Vladimir Sveshnikov

Personal information
- Full name: Vladimirs Svešņikovs Vladimir Evgenyevich Sveshnikov
- Born: 6 May 1986 (age 40) Riga, Latvia

Chess career
- Country: Latvia
- Title: International Master (2011)
- FIDE rating: 2417 (July 2026)
- Peak rating: 2440 (May 2012)

= Vladimir Sveshnikov =

Latvian chess player (born 1986)

Vladimir Sveshnikov (Vladimirs Svešņikovs, Владимир Евгеньевич Свешников; born 6 May 1986) is a Latvian chess player. He was awarded the International Master title in 2011.

==Biography and career==
Born in Riga, Vladimir Sveshnikov is the eldest son of Russian grandmaster Evgeny Sveshnikov. As a junior, he was Latvian champion in the under-14 age category.
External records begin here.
Background: an optimization exercise with open tools, aiming at small area. Do not read the settings as production practice. In this exercise RTL edits were held to simulation tests only and were not proved equivalent to the original. Power figures rest on the tool's default switching activity, not on a simulated workload.

== the baseline ==
==> flow/design.v <==
package mw_writeback_pkg;
    localparam logic [1:0]  M2SEL_ALU    = 2'b00;
    localparam logic [1:0]  M2SEL_DM     = 2'b01;
    localparam logic [1:0]  M2SEL_PC8    = 2'b10;
    localparam logic [31:0] PC_RESET_VAL = 32'h0000_3000;
    localparam logic [31:0] NOP          = 32'h0;
endpackage
module wb_inc8 (
    input  logic [31:0] i_a,
    output logic [31:0] o_y
);
    logic [28:0] w_t;        
    logic [7:0]  w_g;        
    logic [7:0]  w_gc;       
    logic [28:0] w_c;        
    assign w_t = i_a[31:3];
    always_comb begin
        for (int j = 0; j < 8; j++) begin
            w_g[j] = (j == 7) ? w_t[28] : &w_t[4*j +: 4];
        end
        w_gc[0] = 1'b1;
        w_gc[1] = w_g[0];
        w_gc[2] = &w_g[1:0];
        w_gc[3] = &w_g[2:0];
        w_gc[4] = &w_g[3:0];
        w_gc[5] = (&w_g[3:0]) & w_g[4];
        w_gc[6] = (&w_g[3:0]) & (&w_g[5:4]);
        w_gc[7] = (&w_g[3:0]) & (&w_g[6:4]);
        for (int i = 0; i < 29; i++) begin
            case (i % 4)
                0: w_c[i] = w_gc[i/4];
                1: w_c[i] = w_gc[i/4] & w_t[i-1];
                2: w_c[i] = w_gc[i/4] & (&w_t[i-2 +: 2]);
                default: w_c[i] = w_gc[i/4] & (&w_t[i-3 +: 3]);
            endcase
        end
        o_y[31:3] = w_t ^ w_c;
        o_y[2:0]  = i_a[2:0];
    end
endmodule
module grf_dec (
    input  logic        i_reset,
    input  logic        i_we,
    input  logic [4:0]  i_waddr,
    input  logic [4:0]  i_ra1,
    input  logic [4:0]  i_ra2,
    output logic [31:1] o_wen,
    output logic [31:0] o_sel1,
    output logic [31:0] o_sel2
);
    logic [3:0]  w_wlo, w_r1lo, w_r2lo;
    logic [7:0]  w_whi, w_r1hi, w_r2hi;
    logic [31:1] w_wr;       
    always_comb begin
        for (int j = 0; j < 4; j++) begin
            w_wlo[j]  = i_we && (i_waddr[1:0] == 2'(j));
            w_r1lo[j] = (i_ra1[1:0] == 2'(j));
            w_r2lo[j] = (i_ra2[1:0] == 2'(j));
        end
        for (int i = 0; i < 8; i++) begin
            w_whi[i]  = (i_waddr[4:2] == 3'(i));
            w_r1hi[i] = (i_ra1[4:2] == 3'(i));
            w_r2hi[i] = (i_ra2[4:2] == 3'(i));
        end
        for (int k = 1; k < 32; k++) begin
            w_wr[k]   = w_wlo[k % 4] && w_whi[k / 4];
            o_wen[k]  = i_reset || w_wr[k];
            o_sel1[k] = w_r1lo[k % 4] && w_r1hi[k / 4] && !w_wr[k];
            o_sel2[k] = w_r2lo[k % 4] && w_r2hi[k / 4] && !w_wr[k];
        end
        o_sel1[0] = i_we && (i_ra1 == i_waddr) && (i_ra1 != 5'd0);
        o_sel2[0] = i_we && (i_ra2 == i_waddr) && (i_ra2 != 5'd0);
    end
endmodule
module grf_aoi222 (
    input  logic i_a0, i_b0, i_a1, i_b1, i_a2, i_b2,
    output logic o_y
);
    assign o_y = !((i_a0 & i_b0) | (i_a1 & i_b1) | (i_a2 & i_b2));
endmodule
module grf_nand2 (
    input  logic i_a, i_b,
    output logic o_y
);
    assign o_y = !(i_a & i_b);
endmodule
module grf_nand12 (
    input  logic [11:0] i_x,
    output logic        o_y
);
    assign o_y = !(&i_x);
endmodule
module grf_rdport (
    input  logic [1023:0] i_data,    
    input  logic [31:0]   i_sel,     
    output logic [31:0]   o_rd
);
    for (genvar b = 0; b < 32; b++) begin : g_bit
        logic [11:0] w_t;
        for (genvar g = 0; g < 10; g++) begin : g_grp
            grf_aoi222 u_aoi (
                .i_a0(i_data[32*(3*g)   + b]), .i_b0(i_sel[3*g]),
                .i_a1(i_data[32*(3*g+1) + b]), .i_b1(i_sel[3*g+1]),
                .i_a2(i_data[32*(3*g+2) + b]), .i_b2(i_sel[3*g+2]),
                .o_y(w_t[g])
            );
        end
        grf_nand2 u_n30 (.i_a(i_data[32*30 + b]), .i_b(i_sel[30]), .o_y(w_t[10]));
        grf_nand2 u_n31 (.i_a(i_data[32*31 + b]), .i_b(i_sel[31]), .o_y(w_t[11]));
        grf_nand12 u_or (.i_x(w_t), .o_y(o_rd[b]));
    end
endmodule
module mw_writeback #(
    parameter logic [31:0] PC_RESET = mw_writeback_pkg::PC_RESET_VAL
) (
    input  logic        clk,
    input  logic        reset,
    input  logic [31:0] instr_m,
    input  logic [31:0] pc_m,
    input  logic [31:0] alu_m,
    input  logic [31:0] dmrd_m,
    output logic [31:0] instr_w,
    output logic [31:0] pc_w,
    input  logic [4:0]  w_rfdst,
    input  logic        rfwr,
    input  logic [1:0]  m2sel,
    output logic [31:0] wd_w,
    input  logic [4:0]  ra1,
    input  logic [4:0]  ra2,
    output logic [31:0] rd1,
    output logic [31:0] rd2
);
    logic [31:0] r_instr;
    logic [31:0] r_pc;
    logic [31:0] r_alu;
    logic [31:0] r_dmrd;
    logic        r_rst;
    logic [31:0] r_regs [1:31];    
    logic [31:0] w_wd;
    logic [31:0] w_pc8;
    logic        w_sel_alu, w_sel_dm, w_sel_pc8;
    always_ff @(posedge clk) begin
        r_rst  <= reset;
        r_alu  <= alu_m;
        r_dmrd <= dmrd_m;
        if (reset) begin
            r_instr <= mw_writeback_pkg::NOP;
            r_pc    <= PC_RESET;
        end else begin
            r_instr <= instr_m;
            r_pc    <= pc_m;
        end
    end
    wb_inc8 u_inc8 (.i_a(r_pc), .o_y(w_pc8));
    assign w_sel_alu = (m2sel == mw_writeback_pkg::M2SEL_ALU) && !r_rst;
    assign w_sel_dm  = (m2sel == mw_writeback_pkg::M2SEL_DM)  && !r_rst;
    assign w_sel_pc8 = (m2sel == mw_writeback_pkg::M2SEL_PC8);
    logic [31:0] w_wd_n;
    for (genvar b = 0; b < 32; b++) begin : g_wd
        grf_aoi222 u_wd (
            .i_a0(r_alu[b]),  .i_b0(w_sel_alu),
            .i_a1(r_dmrd[b]), .i_b1(w_sel_dm),
            .i_a2(w_pc8[b]),  .i_b2(w_sel_pc8),
            .o_y(w_wd_n[b])
        );
    end
    assign w_wd = ~w_wd_n;
    assign instr_w = r_instr;
    assign pc_w    = r_pc;
    assign wd_w    = w_wd;
    logic [31:1] w_wen;       
    logic [31:0] w_sel1;      
    logic [31:0] w_sel2;
    logic [31:0] w_wdata_r;   
    logic [1023:0] w_rdata;   
    assign w_wdata_r = w_wd & {32{!reset}};
    grf_dec u_dec (
        .i_reset (reset),
        .i_we    (rfwr),
        .i_waddr (w_rfdst),
        .i_ra1   (ra1),
        .i_ra2   (ra2),
        .o_wen   (w_wen),
        .o_sel1  (w_sel1),
        .o_sel2  (w_sel2)
    );
    always_ff @(posedge clk) begin
        for (int k = 1; k < 32; k++) begin
            if (w_wen[k]) r_regs[k] <= w_wdata_r;
        end
    end
    always_comb begin
        w_rdata[31:0] = w_wd;
        for (int k = 1; k < 32; k++) w_rdata[32*k +: 32] = r_regs[k];
    end
    grf_rdport u_rd1 (.i_data(w_rdata), .i_sel(w_sel1), .o_rd(rd1));
    grf_rdport u_rd2 (.i_data(w_rdata), .i_sel(w_sel2), .o_rd(rd2));
endmodule
Settings: LEC_CHECK=0, CAP_MARGIN=10, CELL_PAD_IN_SITES_DETAIL_PLACEMENT=1, CELL_PAD_IN_SITES_GLOBAL_PLACEMENT=1, CORE_MARGIN=2, CORE_UTILIZATION=40, PLACE_DENSITY=0.6, SETUP_SLACK_MARGIN=0.1, SLEW_MARGIN=10, SYNTH_HIERARCHICAL=1, BUFFER_PORTS_ARGS=-buffer_cell sky130_fd_sc_hd__buf_1, CTS_ARGS=-sink_clustering_enable -repair_clock_nets -dont_use_dummy_load -buf_list sky130_fd_sc_hd__clkbuf_8 -sink_clustering_size 18 -sink_clustering_max_diameter 70, FASTROUTE_TCL=/design/flow/flow/fastroute.tcl; clock period 6.5 ns.
standard.sh (not shown) runs the stock make flow with config.mk's settings and CLKGATE_MAP_FILE= SYNTH_SCRIPT=/design/flow/synth_recipe.tcl, a recipe that flattens the netlist after the stock synthesis.
==> flow/flow/run.sh <==
#!/bin/bash
set -euo pipefail
HERE=$(pwd)
cp config.mk config.base.mk
cat >> config.mk <<EOT
export BUFFER_PORTS_ARGS = -buffer_cell sky130_fd_sc_hd__buf_1
export CTS_ARGS = -sink_clustering_enable -repair_clock_nets -dont_use_dummy_load -buf_list sky130_fd_sc_hd__clkbuf_8 -sink_clustering_size 18 -sink_clustering_max_diameter 70
export FASTROUTE_TCL = $HERE/flow/fastroute.tcl
EOT
bash standard.sh > standard.log 2>&1
==> flow/flow/fastroute.tcl <==
# Global routing layers: as the platform's fastroute.tcl, but with less of met1
# and met2 offered to the global router, so fewer wires crowd the pin layers.
set_global_routing_layer_adjustment met1 0.45
set_global_routing_layer_adjustment met2 0.3
set_global_routing_layer_adjustment met3 0.2
set_global_routing_layer_adjustment met4 0.2
set_global_routing_layer_adjustment met5 0.2

set_routing_layers -clock $::env(MIN_CLK_ROUTING_LAYER)-$::env(MAX_ROUTING_LAYER)
set_routing_layers -signal $::env(MIN_ROUTING_LAYER)-$::env(MAX_ROUTING_LAYER)
Here is what was changed in the inputs of the candidate compared with the baseline.
Settings: a change of CTS_ARGS from -sink_clustering_enable -repair_clock_nets -dont_use_dummy_load -buf_list sky130_fd_sc_hd__clkbuf_8 -sink_clustering_size 18 -sink_clustering_max_diameter 70 to -sink_clustering_enable -repair_clock_nets -dont_use_dummy_load -buf_list sky130_fd_sc_hd__clkbuf_8 -sink_clustering_size 16 -sink_clustering_max_diameter 60.
==> flow/flow/run.sh <==
#!/bin/bash
set -euo pipefail
HERE=$(pwd)
cp config.mk config.base.mk
cat >> config.mk <<EOT
export BUFFER_PORTS_ARGS = -buffer_cell sky130_fd_sc_hd__buf_1
export CTS_ARGS = -sink_clustering_enable -repair_clock_nets -dont_use_dummy_load -buf_list sky130_fd_sc_hd__clkbuf_8 -sink_clustering_size 16 -sink_clustering_max_diameter 60
export FASTROUTE_TCL = $HERE/flow/fastroute.tcl
EOT
bash standard.sh > standard.log 2>&1
Notes after the runs:
- Taking the baseline as the reference point, the total of clock buffers placed in the layout of the candidate rises by 22.
- NOTE: sequential share of layout area in the candidate falls short of that of the baseline
- Status: insertion delay of the later-clocked pin in the worst-skew pair parity (the baseline, the candidate)
- Changes observed in the candidate relative to the baseline: utilization of the core after routing up 0.27 points, die height saw little to no change, setup slack +0.041 ns.
- Reported for the baseline and the candidate, final global-route overflow total turned out identical to the last digit.
- The final reports for the candidate and the baseline show peak clock frequency supported by timing higher in the former.
- The candidate: combinational power share 0.2 points below the baseline

========
Setup of red:
Another version of the RTL of mw_writeback (not shown whole).
For scale: about 2500 cells after synthesis, roughly 1100 flip-flops, about 310 I/O pins, ~0.044 mm2 of cells after synthesis.
Settings: LEC_CHECK=0, CAP_MARGIN=20, CORE_MARGIN=2, CORE_UTILIZATION=40, PLACE_DENSITY=0.6, SETUP_SLACK_MARGIN=0.2, SLEW_MARGIN=20, SYNTH_HIERARCHICAL=1, BUFFER_PORTS_ARGS=-buffer_cell sky130_fd_sc_hd__buf_1, CTS_ARGS=-sink_clustering_enable -repair_clock_nets -dont_use_dummy_load -buf_list sky130_fd_sc_hd__clkbuf_8, RECOVER_POWER=100; clock period 6.5 ns.
==> flow/flow/run.sh <==
#!/bin/bash
set -euo pipefail
cp config.mk config.base.mk
cat >> config.mk <<'EOT'
export BUFFER_PORTS_ARGS = -buffer_cell sky130_fd_sc_hd__buf_1
export CTS_ARGS = -sink_clustering_enable -repair_clock_nets -dont_use_dummy_load -buf_list sky130_fd_sc_hd__clkbuf_8
export RECOVER_POWER = 100
EOT
bash standard.sh > standard.log 2>&1
Status red: flow complete, layout not clean - max-capacitance violations, max-slew violations
Changes in blue relative to red:
- CTS_ARGS no longer set, was -sink_clustering_enable -repair_clock_nets -dont_use_dummy_load -buf_list sky130_fd_sc_hd__clkbuf_8
- BUFFER_PORTS_ARGS no longer set, was -buffer_cell sky130_fd_sc_hd__buf_1
- RECOVER_POWER no longer set, was 100
- CTS_BUF_LIST now sky130_fd_sc_hd__clkbuf_8, previously not set
==> flow/run.sh (new file) <==
#!/bin/bash
# synth_recipe.tcl (not shown) runs the flow's synth.tcl, then flattens the netlist and writes it again
# the make line also repeats each setting of config.mk as NAME=value (left out here)
make -C /OpenROAD-flow-scripts/flow DESIGN_CONFIG=/design/flow/config.mk WORK_HOME=/design/flow/orfs CLKGATE_MAP_FILE= SYNTH_SCRIPT=/design/flow/synth_recipe.tcl finish
removed: flow/flow/run.sh
removed: flow/standard.sh
--- outcome ---
- The final reports for blue and red show largest fanout on the critical path lower in the former.
- Worst-skew pair later-pin latency in blue is 0.03 ns above red.
- In blue the core utilization turned out 4.6 points higher than in red.
- The clock-buffer cell count in blue was higher than what red gave.
- Of blue and red, red shows the higher detailed-router iteration count before antenna repair, with blue below it.
- Of blue and red, the run reporting the lower filler-free cell count of the finished design was red.
- blue has completed all stages; timing, DRC and antenna checks passed.

========
mw_writeback, a different RTL version from the one above (not shown whole).
Size in the first run: ~2500 cells after synthesis, ~1100 flip-flops, about 310 I/O pins, ~0.044 mm^2 of cells after synthesis.
Design mw_writeback, start of the top module:
module mw_writeback #(
    parameter logic [31:0] PC_RESET = mw_writeback_pkg::PC_RESET_VAL
) (
    input  logic        clk,
    input  logic        reset,
    input  logic [31:0] instr_m,
    input  logic [31:0] pc_m,
    input  logic [31:0] alu_m,
    input  logic [31:0] dmrd_m,
    output logic [31:0] instr_w,
    output logic [31:0] pc_w,
    input  logic [4:0]  w_rfdst,
    input  logic        rfwr,
    input  logic [1:0]  m2sel,
    output logic [31:0] wd_w,
    input  logic [4:0]  ra1,
    input  logic [4:0]  ra2,
    output logic [31:0] rd1,
    output logic [31:0] rd2
);
    logic [31:0] r_instr;
    logic [31:0] r_pc;
    logic [31:0] r_alu;
    logic [31:0] r_dmrd;
    logic        r_rst;
    logic [31:0] r_regs [1:31];    
    logic [31:0] w_wd;
    logic [31:0] w_pc8;
    logic        w_sel_alu, w_sel_dm, w_sel_pc8;
    always_ff @(posedge clk) begin
        r_rst  <= reset;
        r_alu  <= alu_m;
        r_dmrd <= dmrd_m;
        if (reset) begin
            r_instr <= mw_writeback_pkg::NOP;
            r_pc    <= PC_RESET;
        end else begin
            r_instr <= instr_m;
            r_pc    <= pc_m;
        end
    end
    wb_inc8 u_inc8 (.i_a(r_pc), .o_y(w_pc8));
    assign w_sel_alu = (m2sel == mw_writeback_pkg::M2SEL_ALU) && !r_rst;
    assign w_sel_dm  = (m2sel == mw_writeback_pkg::M2SEL_DM)  && !r_rst;
    assign w_sel_pc8 = (m2sel == mw_writeback_pkg::M2SEL_PC8);
    logic [31:0] w_wd_n;
    for (genvar b = 0; b < 32; b++) begin : g_wd
        grf_aoi222 u_wd (
            .i_a0(r_alu[b]),  .i_b0(w_sel_alu),
            .i_a1(r_dmrd[b]), .i_b1(w_sel_dm),
            .i_a2(w_pc8[b]),  .i_b2(w_sel_pc8),
            .o_y(w_wd_n[b])
        );
    end
    assign w_wd = ~w_wd_n;
    assign instr_w = r_instr;
    assign pc_w    = r_pc;
    assign wd_w    = w_wd;
    logic [31:1] w_wen;       
    logic [31:0] w_sel1;      
    logic [31:0] w_sel2;
    logic [31:0] w_wdata_r;   
    logic [1023:0] w_rdata;   
    assign w_wdata_r = w_wd & {32{!reset}};
    grf_dec u_dec (
        .i_reset (reset),
        .i_we    (rfwr),
        .i_waddr (w_rfdst),
        .i_ra1   (ra1),
  ...
==> flow/config.mk <==
export PLATFORM = sky130hd
export DESIGN_NAME = mw_writeback
export DESIGN_NICKNAME = mw_writeback
export VERILOG_FILES = /design/flow/design.v
export SDC_FILE = /design/flow/constraint.sdc
export NUM_CORES = 4
export LEC_CHECK = 0
export CAP_MARGIN = 20
export CELL_PAD_IN_SITES_DETAIL_PLACEMENT = 1
export CELL_PAD_IN_SITES_GLOBAL_PLACEMENT = 1
export CORE_MARGIN = 2
export CORE_UTILIZATION = 40
export PLACE_DENSITY = 0.6
export SETUP_SLACK_MARGIN = 0.2
export SLEW_MARGIN = 20
export SYNTH_HIERARCHICAL = 1
export BUFFER_PORTS_ARGS = -buffer_cell sky130_fd_sc_hd__buf_1
export CTS_ARGS = -sink_clustering_enable -repair_clock_nets -dont_use_dummy_load -buf_list sky130_fd_sc_hd__clkbuf_8 -sink_clustering_size 16 -sink_clustering_max_diameter 60
export FASTROUTE_TCL = /design/flow/flow/fastroute.tcl
==> flow/constraint.sdc <==
create_clock -name core_clock -period 6.5 [get_ports {clk}]
set_input_delay 1.3000 -clock core_clock [delete_from_list [all_inputs] [get_ports {clk}]]
set_output_delay 1.3000 -clock core_clock [all_outputs]
set_load 0.01 [all_outputs]
==> flow/flow/run.sh <==
#!/bin/bash
set -euo pipefail
HERE=$(pwd)
cp config.mk config.base.mk
cat >> config.mk <<EOT
export BUFFER_PORTS_ARGS = -buffer_cell sky130_fd_sc_hd__buf_1
export CTS_ARGS = -sink_clustering_enable -repair_clock_nets -dont_use_dummy_load -buf_list sky130_fd_sc_hd__clkbuf_8 -sink_clustering_size 16 -sink_clustering_max_diameter 60
export FASTROUTE_TCL = $HERE/flow/fastroute.tcl
EOT
bash standard.sh > standard.log 2>&1
Scripts as last shown in full above: flow/flow/fastroute.tcl
Then changed:
--- a/flow/config.mk
+++ b/flow/config.mk
@@ -7,3 +7,3 @@
 export LEC_CHECK = 0
-export CAP_MARGIN = 20
+export CAP_MARGIN = 10
 export CELL_PAD_IN_SITES_DETAIL_PLACEMENT = 1
@@ -13,4 +13,4 @@
 export PLACE_DENSITY = 0.6
-export SETUP_SLACK_MARGIN = 0.2
-export SLEW_MARGIN = 20
+export SETUP_SLACK_MARGIN = 0.1
+export SLEW_MARGIN = 10
 export SYNTH_HIERARCHICAL = 1
Non-clock buffer count is lower by 10.
Synthesized cell count is unchanged.
Routed wire length is lower slightly.
Flip-flop and latch count is unchanged.
Clock skew hardly moves.
Core utilization is lower by 0.21 points.
Die area is unchanged.
Combinational power is about the same.
Power is lower slightly.

static timing again, ports no longer ideal:
The flow's constraints put no driver on any port. The routed layouts listed below were extracted and timed again, unchanged, in two steps. Step 1: set_driving_cell puts a clkbuf_16 on clk and a buf_2 on each other input, an assumption about the parent block. Step 2 adds t to the input delays and takes it off the output delays; t is the mean of the earliest and latest rising clock arrival at the registers after step 1. Input paths then give back, and output paths get back, about the clock's delay inside the block. Slacks: ideal ports / drivers / drivers and shift; pairs: ideal ports / drivers.
run	t, ns	setup slack, ns	worst slew at a driven data input, ns
the baseline	0.808	0.358 / 0.290 / 0.740	0.07
the candidate	0.819	0.400 / 0.333 / 0.580	0.07
red	0.883	0.097 / 0.027 / 0.027	0.13
blue	0.925	0.155 / 0.135 / 0.135	0.11
the first run of note 3	0.826	0.405 / 0.336 / 0.757	0.07
the second run of note 3	0.826	0.376 / 0.309 / 0.744	0.08
The setup slack of red, which loses most, moves by -0.070 ns with the drivers and by -0.070 ns with both steps.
He was the best Latvian player in the Riga Technical University Open 2011, in which he finished third. Sveshnikov won the Latvian Chess Championship in 2016.

He played for the Latvian team in the 39th Chess Olympiad in 2010 and 42nd Chess Olympiad in 2016.

In 2015, together with his father, he wrote the book A Chess Opening Repertoire for Rapid and Blitz, published in English and Russian.